Puerto Rican activist

Mathias Brugman (birth name: Mathias Brugman Duliebre) (January 3, 1811 – September 30, 1868), a.k.a. Mathias Bruckman, was a leader in Puerto Rico's independence revolution against Spain known as El Grito de Lares (English: The Cry of Lares).

==Early years==
Brugman's father was Pierre Brugman from Curaçao of Dutch–Jewish Sephardic ancestry and his mother, Isabel Duliebre from Puerto Rico. They met and married in New Orleans, Louisiana where Brugman was born, raised and educated.

The Brugman family moved to Puerto Rico and settled in the City of Mayagüez where Mathias met and married Ana Maria Laborde. He opened a colmado (grocery store) and became rather successful, only to lose a good part of his fortune attempting to grow coffee. Like many other residents of Puerto Rico at the time, he resented the political injustices practiced by Spain on the island. This led him to become a believer in the cause of the Puerto Rican independence movement.

==Independence advocate==
Brugman admired independence advocates Ramón Emeterio Betances and Segundo Ruiz Belvis. It was this admiration which inspired him to become an outspoken advocate for Puerto Rico's independence.

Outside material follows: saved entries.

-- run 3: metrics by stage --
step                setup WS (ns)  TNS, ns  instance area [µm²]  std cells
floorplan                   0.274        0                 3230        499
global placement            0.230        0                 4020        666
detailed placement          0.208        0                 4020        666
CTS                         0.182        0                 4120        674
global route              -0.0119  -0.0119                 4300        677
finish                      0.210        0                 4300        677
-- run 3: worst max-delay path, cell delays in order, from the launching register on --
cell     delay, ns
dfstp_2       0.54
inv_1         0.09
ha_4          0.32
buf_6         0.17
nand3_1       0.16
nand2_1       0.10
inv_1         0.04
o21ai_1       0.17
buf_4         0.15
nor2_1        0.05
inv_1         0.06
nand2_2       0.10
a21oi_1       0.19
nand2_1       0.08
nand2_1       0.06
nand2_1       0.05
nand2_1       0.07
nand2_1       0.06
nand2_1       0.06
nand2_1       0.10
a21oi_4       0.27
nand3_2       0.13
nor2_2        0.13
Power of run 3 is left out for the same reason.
### src/rtl/hash_ctx_bank.sv
// hash_ctx_bank: NUM_CTX SHA-256 intermediate-hash contexts with a word-serial digest readout.
// Define SHA224_EN to honour cmd_mode and store a per-context SHA-224 mode bit.
module hash_ctx_bank
    import hash_ctx_bank_pkg::*;
#(
    parameter int NUM_CTX = 4,
    parameter int CTX_W   = $clog2(NUM_CTX) > 0 ? $clog2(NUM_CTX) : 1
) (
    input  logic               clk,
    input  logic               rst,
    input  logic               cmd_valid,
    output logic               cmd_ready,
    input  logic               cmd_op,
    input  logic [CTX_W-1:0]   cmd_ctx,
    input  logic               cmd_mode,
    input  logic [255:0]       cmd_state,
    output logic               cmd_err,
    output logic [NUM_CTX-1:0] ctx_live,
    input  logic               rd_valid,
    output logic               rd_ready,
    input  logic [CTX_W-1:0]   rd_ctx,
    output logic               dout_valid,
    input  logic               dout_ready,
    output logic [WORD-1:0]    dout_word,
    output logic               dout_last
);
    localparam int NPAD = 2 ** CTX_W;
    rd_state_e state_d, state_q;
    logic [CTX_W-1:0] cur_d, cur_q;
    logic [2:0] idx_d, idx_q, last;
    logic cmd_fire, cmd_err_d, cmd_err_q;
    logic [7:0][WORD-1:0] h_pad [NPAD];
    logic [NPAD-1:0] m224_pad, ctx_ok;

    assign cmd_ready = !(state_q == RD_SEND && cmd_ctx == cur_q);
    assign cmd_fire = cmd_valid && cmd_ready;
    assign cmd_err_d = cmd_fire && !ctx_ok[cmd_ctx];

    // Index space is padded to a power of two; unused slots read as zero and flag errors.
    for (genvar i = 0; i < NPAD; i++) begin : g_ctx
        if (i < NUM_CTX) begin : g_real
            assign ctx_ok[i] = 1'b1;
            hash_ctx_regs u_regs (
                .clk      (clk),
                .rst      (rst),
                .we       (cmd_fire && cmd_ctx == CTX_W'(i)),
                .op       (cmd_op_e'(cmd_op)),
                .mode     (cmd_mode),
                .state    (cmd_state),
                .h        (h_pad[i]),
                .live     (ctx_live[i]),
                .mode_224 (m224_pad[i])
            );
        end else begin : g_pad
            assign ctx_ok[i] = 1'b0;
            assign h_pad[i] = '0;
            assign m224_pad[i] = 1'b0;
        end
    end

    assign last = m224_pad[cur_q] ? 3'd6 : 3'd7;
    assign rd_ready = state_q == RD_IDLE;
    assign dout_valid = state_q == RD_SEND;
    assign dout_last = dout_valid && idx_q == last;
    assign dout_word = dout_valid ? h_pad[cur_q][3'd7 - idx_q] : '0;
    assign cmd_err = cmd_err_q;

    always_comb begin
        state_d = state_q;
        cur_d = cur_q;
        idx_d = idx_q;
        if (state_q == RD_IDLE && rd_valid) begin
            state_d = RD_SEND;
            cur_d = rd_ctx;
            idx_d = 3'd0;
        end else if (state_q == RD_SEND && dout_ready) begin
            state_d = idx_q == last ? RD_IDLE : RD_SEND;
            idx_d = idx_q + 3'd1;
        end
    end

    always_ff @(posedge clk or posedge rst)
        if (rst) begin
            state_q <= RD_IDLE;
            cur_q <= '0;
            idx_q <= '0;
            cmd_err_q <= 1'b0;
        end else begin
            state_q <= state_d;
            cur_q <= cur_d;
            idx_q <= idx_d;
            cmd_err_q <= cmd_err_d;
        end
endmodule
`src/rtl/ddr_pkg.sv`:
```
`default_nettype none
// ============================================================================
//  Module      : ddr_pkg
//  Description : Shared definitions for the LPDDR command-port arbiter:
//                MCB instruction codes, default widths, FSM state and
//                requester identifiers.
//  Revision    : 1.0 - initial release
// ============================================================================
package ddr_pkg;

    // MCB command instruction encodings
    localparam logic [2:0] CMD_WRITE = 3'b000;
    localparam logic [2:0] CMD_READ  = 3'b001;

    // Default command-port geometry
    localparam int DDR_ADDR_W = 30;
    localparam int DDR_BL_W   = 6;

    // Arbiter sequencing states
    typedef enum logic [1:0] {
        ST_IDLE  = 2'd0,
        ST_ISSUE = 2'd1,
        ST_GAP   = 2'd2
    } arb_state_e;

    // Requester identity
    typedef enum logic {
        REQ_RD = 1'b0,
        REQ_WR = 1'b1
    } req_id_e;

endpackage : ddr_pkg
`default_nettype wire

```
`src/rtl/ddr_arb_pick.sv`:
```
`default_nettype none
// ============================================================================
//  Module      : ddr_arb_pick
//  Description : Combinational winner selection for the command port:
//                urgent read > starved write > round-robin tie > single
//                eligible requester. Also computes write eligibility
//                (enough words already staged in the write-data FIFO).
//  Revision    : 1.0 - initial release
// ============================================================================
module ddr_arb_pick
    import ddr_pkg::*;
#(
    parameter int BL_W         = DDR_BL_W,
    parameter int WCNT_W       = 7,
    parameter int STARVE_LIMIT = 64,
    parameter int STARVE_W     = 7
) (
    input  logic                i_rd_req,
    input  logic                i_rd_urgent,
    input  logic                i_wr_req,
    input  logic [BL_W-1:0]     i_wr_bl,
    input  logic [WCNT_W-1:0]   i_wr_data_count,
    input  logic [STARVE_W-1:0] i_starve_cnt,
    input  req_id_e             i_last_winner,
    output logic                o_valid,
    output req_id_e             o_winner,
    output logic                o_wr_elig
);

    // Compare width wide enough that neither count nor bl+1 can wrap
    localparam int c_CMP_W = ((WCNT_W > BL_W) ? WCNT_W : BL_W) + 1;
    localparam logic [STARVE_W-1:0] c_STARVE_MAX = STARVE_W'(STARVE_LIMIT);

    logic [c_CMP_W-1:0] w_have;
    logic [c_CMP_W-1:0] w_need;
    logic               w_rd_elig;
    logic               w_wr_elig;
    logic               w_starved;

    assign w_have    = c_CMP_W'(i_wr_data_count);
    assign w_need    = c_CMP_W'(i_wr_bl) + c_CMP_W'(1);
    assign w_rd_elig = i_rd_req;
    assign w_wr_elig = i_wr_req && (w_have >= w_need);
    assign w_starved = w_wr_elig && (i_starve_cnt >= c_STARVE_MAX);
    assign o_wr_elig = w_wr_elig;

    // Fixed priority ladder; the tie case alternates against the last winner
    always_comb begin
        o_valid  = 1'b0;
        o_winner = REQ_RD;
        if (i_rd_urgent && w_rd_elig) begin
            o_valid  = 1'b1;
            o_winner = REQ_RD;
        end else if (w_starved) begin
            o_valid  = 1'b1;
            o_winner = REQ_WR;
        end else if (w_rd_elig && w_wr_elig) begin
            o_valid  = 1'b1;
            o_winner = (i_last_winner == REQ_WR) ? REQ_RD : REQ_WR;
        end else if (w_rd_elig) begin
            o_valid  = 1'b1;
            o_winner = REQ_RD;
        end else if (w_wr_elig) begin
            o_valid  = 1'b1;
            o_winner = REQ_WR;
        end
    end

endmodule : ddr_arb_pick
`default_nettype wire

```
`src/rtl/ddr_cmd_arbiter.sv`:
```
`default_nettype none
// ============================================================================
//  Module      : ddr_cmd_arbiter
//  Description : Shares one MCB command port between the display read path
//                and the frame write path. Picks a winner in IDLE, latches
//                the command, strobes it once the command FIFO has room,
//                then enforces a short idle gap before the next decision.
//  Revision    : 1.0 - initial release
// ============================================================================
module ddr_cmd_arbiter
    import ddr_pkg::*;
#(
    parameter int ADDR_W       = DDR_ADDR_W,
    parameter int BL_W         = DDR_BL_W,
    parameter int WCNT_W       = 7,
    parameter int STARVE_LIMIT = 64,
    parameter int GAP          = 1
) (
    input  logic              clk,
    input  logic              rst,
    input  logic              rd_req,
    input  logic              rd_urgent,
    input  logic [ADDR_W-1:0] rd_addr,
    input  logic [BL_W-1:0]   rd_bl,
    output logic              rd_gnt,
    input  logic              wr_req,
    input  logic [ADDR_W-1:0] wr_addr,
    input  logic [BL_W-1:0]   wr_bl,
    input  logic [WCNT_W-1:0] wr_data_count,
    output logic              wr_gnt,
    output logic              cmd_en,
    output logic [2:0]        cmd_instr,
    output logic [BL_W-1:0]   cmd_bl,
    output logic [ADDR_W-1:0] cmd_byte_addr,
    input  logic              cmd_full,
    output logic              busy
);

    localparam int c_STARVE_W = $clog2(STARVE_LIMIT + 1);
    localparam logic [c_STARVE_W-1:0] c_STARVE_MAX = c_STARVE_W'(STARVE_LIMIT);
    localparam logic [1:0] c_GAP_LAST  = (GAP > 0) ? 2'(GAP - 1) : 2'd0;
    localparam logic [ADDR_W-1:0] c_ADDR_MASK = ~ADDR_W'(3);

    arb_state_e              r_state;
    arb_state_e              w_state_nxt;
    logic                    w_latch;
    logic                    w_issue;
    logic [1:0]              r_gap_cnt;
    logic [c_STARVE_W-1:0]   r_starve_cnt;
    req_id_e                 r_last_winner;
    req_id_e                 r_owner;
    logic [2:0]              r_cmd_instr;
    logic [BL_W-1:0]         r_cmd_bl;
    logic [ADDR_W-1:0]       r_cmd_addr;
    logic                    w_pick_valid;
    req_id_e                 w_pick_id;
    logic                    w_wr_elig;

    ddr_arb_pick #(
        .BL_W         (BL_W),
        .WCNT_W       (WCNT_W),
        .STARVE_LIMIT (STARVE_LIMIT),
        .STARVE_W     (c_STARVE_W)
    ) u_pick (
        .i_rd_req        (rd_req),
        .i_rd_urgent     (rd_urgent),
        .i_wr_req        (wr_req),
        .i_wr_bl         (wr_bl),
        .i_wr_data_count (wr_data_count),
        .i_starve_cnt    (r_starve_cnt),
        .i_last_winner   (r_last_winner),
        .o_valid         (w_pick_valid),
        .o_winner        (w_pick_id),
        .o_wr_elig       (w_wr_elig)
    );

    // State register
    always_ff @(posedge clk) begin
        if (rst) r_state <= ST_IDLE;
        else     r_state <= w_state_nxt;
    end

    // Next-state logic plus latch/issue strobes; reset suppresses any issue
    always_comb begin
        w_state_nxt = r_state;
        w_latch     = 1'b0;
        w_issue     = 1'b0;
        case (r_state)
            ST_IDLE: begin
                if (w_pick_valid) begin
                    w_latch     = 1'b1;
                    w_state_nxt = ST_ISSUE;
                end
            end
            ST_ISSUE: begin
                if (!cmd_full && !rst) begin
                    w_issue     = 1'b1;
                    w_state_nxt = (GAP == 0) ? ST_IDLE : ST_GAP;
                end
            end
            ST_GAP: begin
                if (r_gap_cnt == c_GAP_LAST) w_state_nxt = ST_IDLE;
            end
            default: w_state_nxt = ST_IDLE;
        endcase
    end

    // Gap cycle counter, restarts every time GAP is entered
    always_ff @(posedge clk) begin
        if (rst || r_state != ST_GAP) r_gap_cnt <= 2'd0;
        else                          r_gap_cnt <= r_gap_cnt + 2'd1;
    end

    // Counts cycles an eligible write goes ungranted, saturating at the limit
    always_ff @(posedge clk) begin
        if (rst)
            r_starve_cnt <= '0;
        else if (!w_wr_elig || (w_issue && r_owner == REQ_WR))
            r_starve_cnt <= '0;
        else if (r_starve_cnt < c_STARVE_MAX)
            r_starve_cnt <= r_starve_cnt + 1'b1;
    end

    // Command registers: loaded at the IDLE decision, held until the next one
    always_ff @(posedge clk) begin
        if (rst) begin
            r_cmd_instr   <= 3'b000;
            r_cmd_bl      <= '0;
            r_cmd_addr    <= '0;
            r_owner       <= REQ_RD;
            r_last_winner <= REQ_WR;
        end else begin
            if (w_latch) begin
                r_owner <= w_pick_id;
                if (w_pick_id == REQ_WR) begin
                    r_cmd_instr <= CMD_WRITE;
                    r_cmd_bl    <= wr_bl;
                    r_cmd_addr  <= wr_addr & c_ADDR_MASK;
                end else begin
                    r_cmd_instr <= CMD_READ;
                    r_cmd_bl    <= rd_bl;
                    r_cmd_addr  <= rd_addr & c_ADDR_MASK;
                end
            end
            if (w_issue) r_last_winner <= r_owner;
        end
    end

    assign cmd_en        = w_issue;
    assign rd_gnt        = w_issue && (r_owner == REQ_RD);
    assign wr_gnt        = w_issue && (r_owner == REQ_WR);
    assign cmd_instr     = r_cmd_instr;
    assign cmd_bl        = r_cmd_bl;
    assign cmd_byte_addr = r_cmd_addr;
    assign busy          = (r_state != ST_IDLE);

endmodule : ddr_cmd_arbiter
`default_nettype wire

```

In his Colmado, people would normally gather on a daily basis to discuss politics. Brugman eventually befriended Manuel Rojas and his brother Miguel and together with his son, Hector joined them in a conspiracy to revolt against Spain. Together, with a group of other patriots, they formed revolutionary committees. These committees were mainly based on the west coast towns of Puerto Rico. The first revolutionary committee formed was Mathias Brugman's in Mayagüez. He used his Colmado as his headquarters and his cell was code named: "Capa Prieta" (Black Cape). Manuel Rojas committee in Lares was code named "Centro Bravo" (Bravo Center).

==El Grito de Lares==
On September 23, 1868, the revolution began and the town of Lares was taken in what was to be known as El "Grito de Lares" (English: Cry of Lares). The revolutionists declared Puerto Rico to be the free "Republic of Puerto Rico". However, the Spanish were already forewarned and soon defeated the small Army of liberators.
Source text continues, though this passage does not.